* _EXERCISE AIM_: State the number of lines in the following data that include the word "pulse", with no other text.

* _THE RECORDS_:
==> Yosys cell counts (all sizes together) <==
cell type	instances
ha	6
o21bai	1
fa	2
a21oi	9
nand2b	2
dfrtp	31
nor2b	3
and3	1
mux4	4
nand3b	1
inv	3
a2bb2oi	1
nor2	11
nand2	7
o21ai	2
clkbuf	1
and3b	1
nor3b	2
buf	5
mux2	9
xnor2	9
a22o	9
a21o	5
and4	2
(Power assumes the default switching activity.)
<file path="config.mk">
export PLATFORM = sky130hd
export DESIGN_NAME = wb_arbiter_2m
export DESIGN_NICKNAME = d
export VERILOG_FILES = /design/src/rtl/wb_arbiter_2m.sv
export SDC_FILE = /design/constraint.sdc
export NUM_CORES = 1
export LEC_CHECK = 0
export ABC_AREA = 1
export BUFFER_PORTS_ARGS = -buffer_cell sky130_fd_sc_hd__buf_2
export CAP_MARGIN = 20
export CORE_AREA = 3 3 132 134
export CTS_BUF_LIST = sky130_fd_sc_hd__clkbuf_8
export DETAILED_ROUTE_END_ITERATION = 7
export DIE_AREA = 0 0 135 137
export GPL_ROUTABILITY_DRIVEN = 0
export GPL_TIMING_DRIVEN = 0
export RECOVER_POWER = 25
export SYNTH_ARGS = -nofsm -noshare
export SYNTH_HDL_FRONTEND = slang
export SYNTH_SLANG_ARGS = --single-unit
</file>
<file path="constraint.sdc">
create_clock -name clk_i -period 1.9 [get_ports clk_i]
set_input_delay 0.19 -clock clk_i [delete_from_list [all_inputs] [get_ports clk_i]]
set_output_delay 0.19 -clock clk_i [all_outputs]
set_load 0.01 [all_outputs]
</file>
<file path="src/rtl/wb_arbiter_2m.sv">
// wb_arbiter_2m: two-master / one-slave Wishbone B3 arbiter, round-robin, grant locked for a whole CYC, with bus watchdog.
// Latency: a request seen in IDLE at edge k reaches the slave from cycle k+1; one bubble cycle between grants.
// Backpressure: the granted master owns the slave while it holds CYC; the other master waits with CYC high.
//
// Ports:
//   clk_i, nrst_i                     clock, asynchronous active-low reset
//   m0_*_i / m1_*_i                   Wishbone master requests (adr, dat, sel, we, cti, bte, cyc, stb)
//   m0_*_o / m1_*_o                   responses to each master (dat, ack, err, rty)
//   s_*_o / s_*_i                     shared slave request / response
//   grant_o                           one-hot current grant (bit0 = m0)
//   timeout_o                         one-cycle pulse, registered, one cycle after a watchdog error
module wb_arbiter_2m #(
  parameter int AW      = 32,
  parameter int DW      = 32,
  parameter int TIMEOUT = 255,
  parameter int TW      = 8
) (
  input  logic              clk_i,
  input  logic              nrst_i,
  input  logic [AW-1:0]     m0_adr_i,
  input  logic [DW-1:0]     m0_dat_i,
  input  logic [DW/8-1:0]   m0_sel_i,
  input  logic              m0_we_i,
  input  logic [2:0]        m0_cti_i,
  input  logic [1:0]        m0_bte_i,
  input  logic              m0_cyc_i,
  input  logic              m0_stb_i,
  output logic [DW-1:0]     m0_dat_o,
  output logic              m0_ack_o,
  output logic              m0_err_o,
  output logic              m0_rty_o,
  input  logic [AW-1:0]     m1_adr_i,
  input  logic [DW-1:0]     m1_dat_i,
  input  logic [DW/8-1:0]   m1_sel_i,
  input  logic              m1_we_i,
  input  logic [2:0]        m1_cti_i,
  input  logic [1:0]        m1_bte_i,
  input  logic              m1_cyc_i,
  input  logic              m1_stb_i,
  output logic [DW-1:0]     m1_dat_o,
  output logic              m1_ack_o,
  output logic              m1_err_o,
  output logic              m1_rty_o,
  output logic [AW-1:0]     s_adr_o,
  output logic [DW-1:0]     s_dat_o,
  output logic [DW/8-1:0]   s_sel_o,
  output logic              s_we_o,
  output logic [2:0]        s_cti_o,
  output logic [1:0]        s_bte_o,
  output logic              s_cyc_o,
  output logic              s_stb_o,
  input  logic [DW-1:0]     s_dat_i,
  input  logic              s_ack_i,
  input  logic              s_err_i,
  input  logic              s_rty_i,
  output logic [1:0]        grant_o,
  output logic              timeout_o
);

  typedef enum logic [1:0] {
    ST_IDLE = 2'd0,
    ST_G0   = 2'd1,
    ST_G1   = 2'd2
  } state_t;

  // Counter value in the last unanswered strobe cycle before the forced error.
  localparam logic [TW-1:0] WD_LAST = TW'((TIMEOUT == 0) ? 0 : TIMEOUT - 1);

  state_t        r_state;
  state_t        w_state_nxt;
  logic          r_last;      // master whose cycle ended most recently (1 = m1)
  logic [TW-1:0] r_wd_cnt;
  logic          r_timeout;
  logic          w_resp;
  logic          w_stb_req;
  logic          w_wd_fire;

  assign w_resp    = s_ack_i | s_err_i | s_rty_i;
  assign w_stb_req = ((r_state == ST_G0) && m0_stb_i) || ((r_state == ST_G1) && m1_stb_i);
  // A slave response in the firing cycle takes priority over the watchdog.
  assign w_wd_fire = (TIMEOUT != 0) && w_stb_req && !w_resp && (r_wd_cnt == WD_LAST);

  // State register.
  always_ff @(posedge clk_i or negedge nrst_i) begin
    if (!nrst_i) begin
      r_state <= ST_IDLE;
    end else begin
      r_state <= w_state_nxt;
    end
  end

  // Next-state logic: every re-arbitration passes through IDLE.
  always_comb begin
    w_state_nxt = r_state;
    case (r_state)
      ST_IDLE: begin
        if (m0_cyc_i && m1_cyc_i) begin
          w_state_nxt = r_last ? ST_G0 : ST_G1;
        end else if (m0_cyc_i) begin
          w_state_nxt = ST_G0;
        end else if (m1_cyc_i) begin
          w_state_nxt = ST_G1;
        end
      end
      ST_G0:   if (!m0_cyc_i) w_state_nxt = ST_IDLE;
      ST_G1:   if (!m1_cyc_i) w_state_nxt = ST_IDLE;
      default: w_state_nxt = ST_IDLE;
    endcase
  end

  // Round-robin history, updated when a granted cycle ends.
  always_ff @(posedge clk_i or negedge nrst_i) begin
    if (!nrst_i) begin
      r_last <= 1'b1;
    end else if ((r_state == ST_G0) && !m0_cyc_i) begin
      r_last <= 1'b0;
    end else if ((r_state == ST_G1) && !m1_cyc_i) begin
      r_last <= 1'b1;
    end
  end

  // Watchdog counter and registered timeout pulse.
  always_ff @(posedge clk_i or negedge nrst_i) begin
    if (!nrst_i) begin
      r_wd_cnt  <= '0;
      r_timeout <= 1'b0;
    end else begin
      r_timeout <= w_wd_fire;
      if (!w_stb_req || w_resp || w_wd_fire || (w_state_nxt != r_state)) begin
        r_wd_cnt <= '0;
      end else begin
        r_wd_cnt <= r_wd_cnt + TW'(1);
      end
    end
  end

  // Output muxing, purely from the registered state.
  always_comb begin
    s_adr_o   = '0;
    s_dat_o   = '0;
    s_sel_o   = '0;
    s_we_o    = 1'b0;
    s_cti_o   = '0;
    s_bte_o   = '0;
    s_cyc_o   = 1'b0;
    s_stb_o   = 1'b0;
    m0_dat_o  = '0;
    m0_ack_o  = 1'b0;
    m0_err_o  = 1'b0;
    m0_rty_o  = 1'b0;
    m1_dat_o  = '0;
    m1_ack_o  = 1'b0;
    m1_err_o  = 1'b0;
    m1_rty_o  = 1'b0;
    grant_o   = 2'b00;
    timeout_o = r_timeout;
    case (r_state)
      ST_G0: begin
        grant_o  = 2'b01;
        s_adr_o  = m0_adr_i;
        s_dat_o  = m0_dat_i;
        s_sel_o  = m0_sel_i;
        s_we_o   = m0_we_i;
        s_cti_o  = m0_cti_i;
        s_bte_o  = m0_bte_i;
        s_cyc_o  = m0_cyc_i;
        s_stb_o  = m0_stb_i & ~w_wd_fire;
        m0_dat_o = s_dat_i;
        m0_ack_o = s_ack_i;
        m0_err_o = s_err_i | w_wd_fire;
        m0_rty_o = s_rty_i;
      end
      ST_G1: begin
        grant_o  = 2'b10;
        s_adr_o  = m1_adr_i;
        s_dat_o  = m1_dat_i;
        s_sel_o  = m1_sel_i;
        s_we_o   = m1_we_i;
        s_cti_o  = m1_cti_i;
        s_bte_o  = m1_bte_i;
        s_cyc_o  = m1_cyc_i;
        s_stb_o  = m1_stb_i & ~w_wd_fire;
        m1_dat_o = s_dat_i;
        m1_ack_o = s_ack_i;
        m1_err_o = s_err_i | w_wd_fire;
        m1_rty_o = s_rty_i;
      end
      default: ;
    endcase
  end

endmodule

</file>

* _RESULT BELOW_: 2